■ EXERCISE DIRECTIONS
How do the lines below between the ones holding "as signed form" and "wire mul_out_valid;", inclusive, read? Give them again exactly, with no other lines.

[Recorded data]
---*---

===== config.mk =====
export PLATFORM = sky130hd
export DESIGN_NAME = imr_unit
export DESIGN_NICKNAME = d
export VERILOG_FILES = /design/src/logic/imr_mul_pipe.v /design/src/logic/imr_unit.v
export VERILOG_INCLUDE_DIRS = /design/src /design/src/logic
export SDC_FILE = /design/constraint.sdc
export NUM_CORES = 2
export LEC_CHECK = 0
export BUFFER_PORTS_ARGS = -buffer_cell sky130_fd_sc_hd__buf_2
export CAP_MARGIN = 20
export CORE_ASPECT_RATIO = 1.25
export CORE_MARGIN = 1
export CORE_UTILIZATION = 30
export DETAILED_ROUTE_END_ITERATION = 16
export PLACE_DENSITY_LB_ADDON = 0.05
export SYNTH_ARGS = -nofsm -noshare
export SYNTH_HDL_FRONTEND = slang
export SYNTH_SLANG_ARGS = --single-unit
export TNS_END_PERCENT = 20

===== constraint.sdc =====
create_clock -name clk -period 2.8 [get_ports clk]
set_clock_uncertainty 0.05 [all_clocks]
set_input_delay 0.28 -clock clk [delete_from_list [all_inputs] [get_ports clk]]
set_output_delay 0.28 -clock clk [all_outputs]
set_load 0.05 [all_outputs]

===== src/logic/imr_regs.vh =====
`ifndef IMR_REGS_VH
`define IMR_REGS_VH
// operation codes on op_code
`define IMR_OP_W 3
`define IMR_OP_NONE 3'h0
`define IMR_OP_PRODUCT_TO_GPR 3'h1
`define IMR_OP_SIGNED_PRODUCT 3'h2
`define IMR_OP_UNSIGNED_PRODUCT 3'h3
`define IMR_OP_WRITE_UPPER 3'h4
`define IMR_OP_WRITE_BOTTOM 3'h5
`define IMR_OP_READ_UPPER 3'h6
`define IMR_OP_READ_BOTTOM 3'h7
// result register reset values
`define IMR_UPPER_RST 32'h0000_0000
`define IMR_BOTTOM_RST 32'h0000_0000
// product bit fields
`define IMR_LOW_MSB 31
`define IMR_HIGH_LSB 32
// default multiplier latency in cycles
`define IMR_MUL_LAT 4
`endif


===== src/logic/imr_mul_pipe.v =====
`timescale 1ns/1ps
`default_nettype none
`include "imr_regs.vh"
// pipelined 33x33 signed multiplier, fixed latency
module imr_mul_pipe #(
  parameter LAT = `IMR_MUL_LAT
) (
  input wire clk,
  input wire rst_n,
  input wire in_valid,
  input wire sign_ext,
  input wire [31:0] op_a,
  input wire [31:0] op_b,
  output wire out_valid,
  output wire [63:0] product
);
  reg [LAT-1:0] vld_q;
  wire signed [32:0] a_ext;
  wire signed [32:0] b_ext;
  wire signed [65:0] full;
  // a 33-bit operand serves signed and unsigned forms alike
  assign a_ext = {sign_ext & op_a[31], op_a};
  assign b_ext = {sign_ext & op_b[31], op_b};
  assign full = a_ext * b_ext;
  // stage 0 latches the product, later stages just delay it
  always @(posedge clk or negedge rst_n) begin
    if (!rst_n) begin
      vld_q <= {LAT{1'b0}};
    end else begin
      vld_q <= {vld_q[LAT-2:0], in_valid};
    end
  end
  genvar gi;
  generate
    for (gi = 0; gi < LAT; gi = gi + 1) begin : g_stage
      reg [63:0] prod_q;
      if (gi == 0) begin : g_head
        always @(posedge clk or negedge rst_n) begin
          if (!rst_n) begin
            prod_q <= 64'h0000_0000_0000_0000;
          end else begin
            prod_q <= full[63:0];
          end
        end
      end else begin : g_tail
        // own register per stage, so no array has two writers
        always @(posedge clk or negedge rst_n) begin
          if (!rst_n) begin
            prod_q <= 64'h0000_0000_0000_0000;
          end else begin
            prod_q <= g_stage[gi-1].prod_q;
          end
        end
      end
    end
  endgenerate
  assign out_valid = vld_q[LAT-1];
  assign product = g_stage[LAT-1].prod_q;
endmodule // imr_mul_pipe
`default_nettype wire


===== src/logic/imr_unit.v =====
`timescale 1ns/1ps
`default_nettype none
`include "imr_regs.vh"
// Notes on behaviour
// - write_upper_op after a pending result may leave bottom undefined
// - write_upper_op copies source_a register fully into upper register
// - write_bottom_op copies source_a register fully into bottom register
// - write_bottom_op after a pending result may leave upper undefined
// - writes to the pair may immediately follow a read, no spacing
// - product_to_gpr_op signed 32x32, low 32 bits to dest register
// - product_to_gpr_op leaves upper and bottom registers undefined
// - no multiply ever raises an arithmetic exception
// - signed_product_op low word to bottom, high word to upper
// - unsigned_product_op zero-extends operands, splits as signed form
// - reads of a pending destination stall until the result is ready
// - overlapped multiply gives same visible result as sequential
module imr_unit #(
  parameter LAT = `IMR_MUL_LAT
) (
  input wire clk,
  input wire rst_n,
  input wire op_valid,
  input wire [`IMR_OP_W-1:0] op_code,
  input wire [31:0] source_a_data,
  input wire [31:0] source_b_data,
  input wire [4:0] dest_field,
  input wire [4:0] gpr_read_a,
  input wire [4:0] gpr_read_b,
  input wire gpr_read_en,
  output reg issue_stall,
  output reg [31:0] upper_result_reg,
  output reg [31:0] bottom_result_reg,
  output reg rd_valid,
  output reg [31:0] rd_data,
  output reg gpr_we,
  output reg [4:0] gpr_waddr,
  output reg [31:0] gpr_wdata,
  output reg arith_exc
);
  // pending-result tracker, one-hot: idle, pair due, register due
  localparam [2:0] ST_IDLE = 3'h1;
  localparam [2:0] ST_PAIR_WAIT = 3'h2;
  localparam [2:0] ST_DEST_WAIT = 3'h4;

  reg [2:0] state_q;
  reg [2:0] state_d;
  reg [4:0] pend_dest_q;
  reg [4:0] pend_dest_d;
  reg [31:0] upper_d;
  reg [31:0] bottom_d;
  reg rd_valid_d;
  reg [31:0] rd_data_d;
  reg gpr_we_d;
  reg [4:0] gpr_waddr_d;
  reg [31:0] gpr_wdata_d;
  wire mul_out_valid;
  wire [63:0] mul_product;
  wire is_mul_gpr;
  wire is_mul_pair;
  wire is_mul;
  wire is_wr_upper;
  wire is_wr_bottom;
  wire is_rd_upper;
  wire is_rd_bottom;
  wire is_rd;
  wire is_move;
  wire busy;
  wire pend_dest;
  wire gpr_hazard;
  wire stall;
  wire take;
  wire land_pair;
  wire land_dest;

  // op decode
  assign is_mul_gpr = op_code == `IMR_OP_PRODUCT_TO_GPR;
  assign is_mul_pair = op_code == `IMR_OP_SIGNED_PRODUCT ||
                       op_code == `IMR_OP_UNSIGNED_PRODUCT;
  assign is_mul = is_mul_gpr | is_mul_pair;
  assign is_wr_upper = op_code == `IMR_OP_WRITE_UPPER;
  assign is_wr_bottom = op_code == `IMR_OP_WRITE_BOTTOM;
  assign is_rd_upper = op_code == `IMR_OP_READ_UPPER;
  assign is_rd_bottom = op_code == `IMR_OP_READ_BOTTOM;
  assign is_rd = is_rd_upper | is_rd_bottom;
  assign is_move = is_wr_upper | is_wr_bottom;

  // tracker views used by the interlock
  assign busy = state_q != ST_IDLE;
  assign pend_dest = state_q == ST_DEST_WAIT;

  // dest register of a pending product read by a later op
  assign gpr_hazard = pend_dest && gpr_read_en &&
                      (gpr_read_a == pend_dest_q ||
                       gpr_read_b == pend_dest_q);

  // one multiplier in flight; pair reads and writes wait for it, so
  // the visible order always matches sequential execution
  assign stall = op_valid && (gpr_hazard ||
                 (busy && (is_mul || is_rd || is_move)));
  assign take = op_valid && !stall;

  // a landing product goes either to the pair or to the register file
  assign land_pair = mul_out_valid && state_q == ST_PAIR_WAIT;
  assign land_dest = mul_out_valid && pend_dest;

  imr_mul_pipe #(.LAT(LAT)) u_mul (
    .clk(clk),
    .rst_n(rst_n),
    .in_valid(take && is_mul),
    .sign_ext(op_code != `IMR_OP_UNSIGNED_PRODUCT),
    .op_a(source_a_data),
    .op_b(source_b_data),
    .out_valid(mul_out_valid),
    .product(mul_product)
  );

  // tracker next state; a product only starts from idle, because
  // every op but none stalls while one is in flight
  always @* begin
    state_d = state_q;
    pend_dest_d = pend_dest_q;
    case (state_q)
      ST_IDLE: begin
        if (take && is_mul) begin
          state_d = is_mul_gpr ? ST_DEST_WAIT : ST_PAIR_WAIT;
          pend_dest_d = dest_field;
        end
      end
      ST_PAIR_WAIT: begin
        if (mul_out_valid) begin
          state_d = ST_IDLE;
        end
      end
      ST_DEST_WAIT: begin
        if (mul_out_valid) begin
          state_d = ST_IDLE;
        end
      end
      default: begin
        // a broken one-hot code falls back to idle
        state_d = ST_IDLE;
      end
    endcase
  end

  // result pair next value: moves and a landing product never meet,
  // since moves stall while a product is pending
  always @* begin
    upper_d = upper_result_reg;
    bottom_d = bottom_result_reg;
    if (land_pair) begin
      bottom_d = mul_product[`IMR_LOW_MSB:0];
      upper_d = mul_product[63:`IMR_HIGH_LSB];
    end else if (take && is_wr_upper) begin
      // bottom kept; undefined is allowed, keeping it is simplest
      upper_d = source_a_data;
    end else if (take && is_wr_bottom) begin
      bottom_d = source_a_data;
    end
  end

  // reads answer next cycle, so a move may follow at once
  always @* begin
    rd_valid_d = take && is_rd;
    rd_data_d = rd_data;
    if (take && is_rd_upper) begin
      rd_data_d = upper_result_reg;
    end else if (take && is_rd_bottom) begin
      rd_data_d = bottom_result_reg;
    end
  end

  // register-file writeback of the low product word
  always @* begin
    gpr_we_d = land_dest;
    gpr_waddr_d = gpr_waddr;
    gpr_wdata_d = gpr_wdata;
    if (land_dest) begin
      gpr_waddr_d = pend_dest_q;
      gpr_wdata_d = mul_product[`IMR_LOW_MSB:0];
    end
  end

  // tracker registers; reset drops a product in flight
  always @(posedge clk or negedge rst_n) begin
    if (!rst_n) begin
      state_q <= ST_IDLE;
      pend_dest_q <= 5'h00;
    end else begin
      state_q <= state_d;
      pend_dest_q <= pend_dest_d;
    end
  end

  // result pair registers
  always @(posedge clk or negedge rst_n) begin
    if (!rst_n) begin
      upper_result_reg <= `IMR_UPPER_RST;
      bottom_result_reg <= `IMR_BOTTOM_RST;
    end else begin
      upper_result_reg <= upper_d;
      bottom_result_reg <= bottom_d;
    end
  end

  // output registers: every port leaves straight from a flip-flop
  always @(posedge clk or negedge rst_n) begin
    if (!rst_n) begin
      rd_valid <= 1'b0;
      rd_data <= 32'h0000_0000;
      gpr_we <= 1'b0;
      gpr_waddr <= 5'h00;
      gpr_wdata <= 32'h0000_0000;
      issue_stall <= 1'b0;
      arith_exc <= 1'b0;
    end else begin
      rd_valid <= rd_valid_d;
      rd_data <= rd_data_d;
      gpr_we <= gpr_we_d;
      gpr_waddr <= gpr_waddr_d;
      gpr_wdata <= gpr_wdata_d;
      // one cycle late, for information only
      issue_stall <= stall;
      arith_exc <= 1'b0; // overflow never flagged
    end
  end
endmodule // imr_unit
`default_nettype wire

---*---

■ OUTPUT FOR THIS TASK
// - unsigned_product_op zero-extends operands, splits as signed form
// - reads of a pending destination stall until the result is ready
// - overlapped multiply gives same visible result as sequential
module imr_unit #(
  parameter LAT = `IMR_MUL_LAT
) (
  input wire clk,
  input wire rst_n,
  input wire op_valid,
  input wire [`IMR_OP_W-1:0] op_code,
  input wire [31:0] source_a_data,
  input wire [31:0] source_b_data,
  input wire [4:0] dest_field,
  input wire [4:0] gpr_read_a,
  input wire [4:0] gpr_read_b,
  input wire gpr_read_en,
  output reg issue_stall,
  output reg [31:0] upper_result_reg,
  output reg [31:0] bottom_result_reg,
  output reg rd_valid,
  output reg [31:0] rd_data,
  output reg gpr_we,
  output reg [4:0] gpr_waddr,
  output reg [31:0] gpr_wdata,
  output reg arith_exc
);
  // pending-result tracker, one-hot: idle, pair due, register due
  localparam [2:0] ST_IDLE = 3'h1;
  localparam [2:0] ST_PAIR_WAIT = 3'h2;
  localparam [2:0] ST_DEST_WAIT = 3'h4;

  reg [2:0] state_q;
  reg [2:0] state_d;
  reg [4:0] pend_dest_q;
  reg [4:0] pend_dest_d;
  reg [31:0] upper_d;
  reg [31:0] bottom_d;
  reg rd_valid_d;
  reg [31:0] rd_data_d;
  reg gpr_we_d;
  reg [4:0] gpr_waddr_d;
  reg [31:0] gpr_wdata_d;
  wire mul_out_valid;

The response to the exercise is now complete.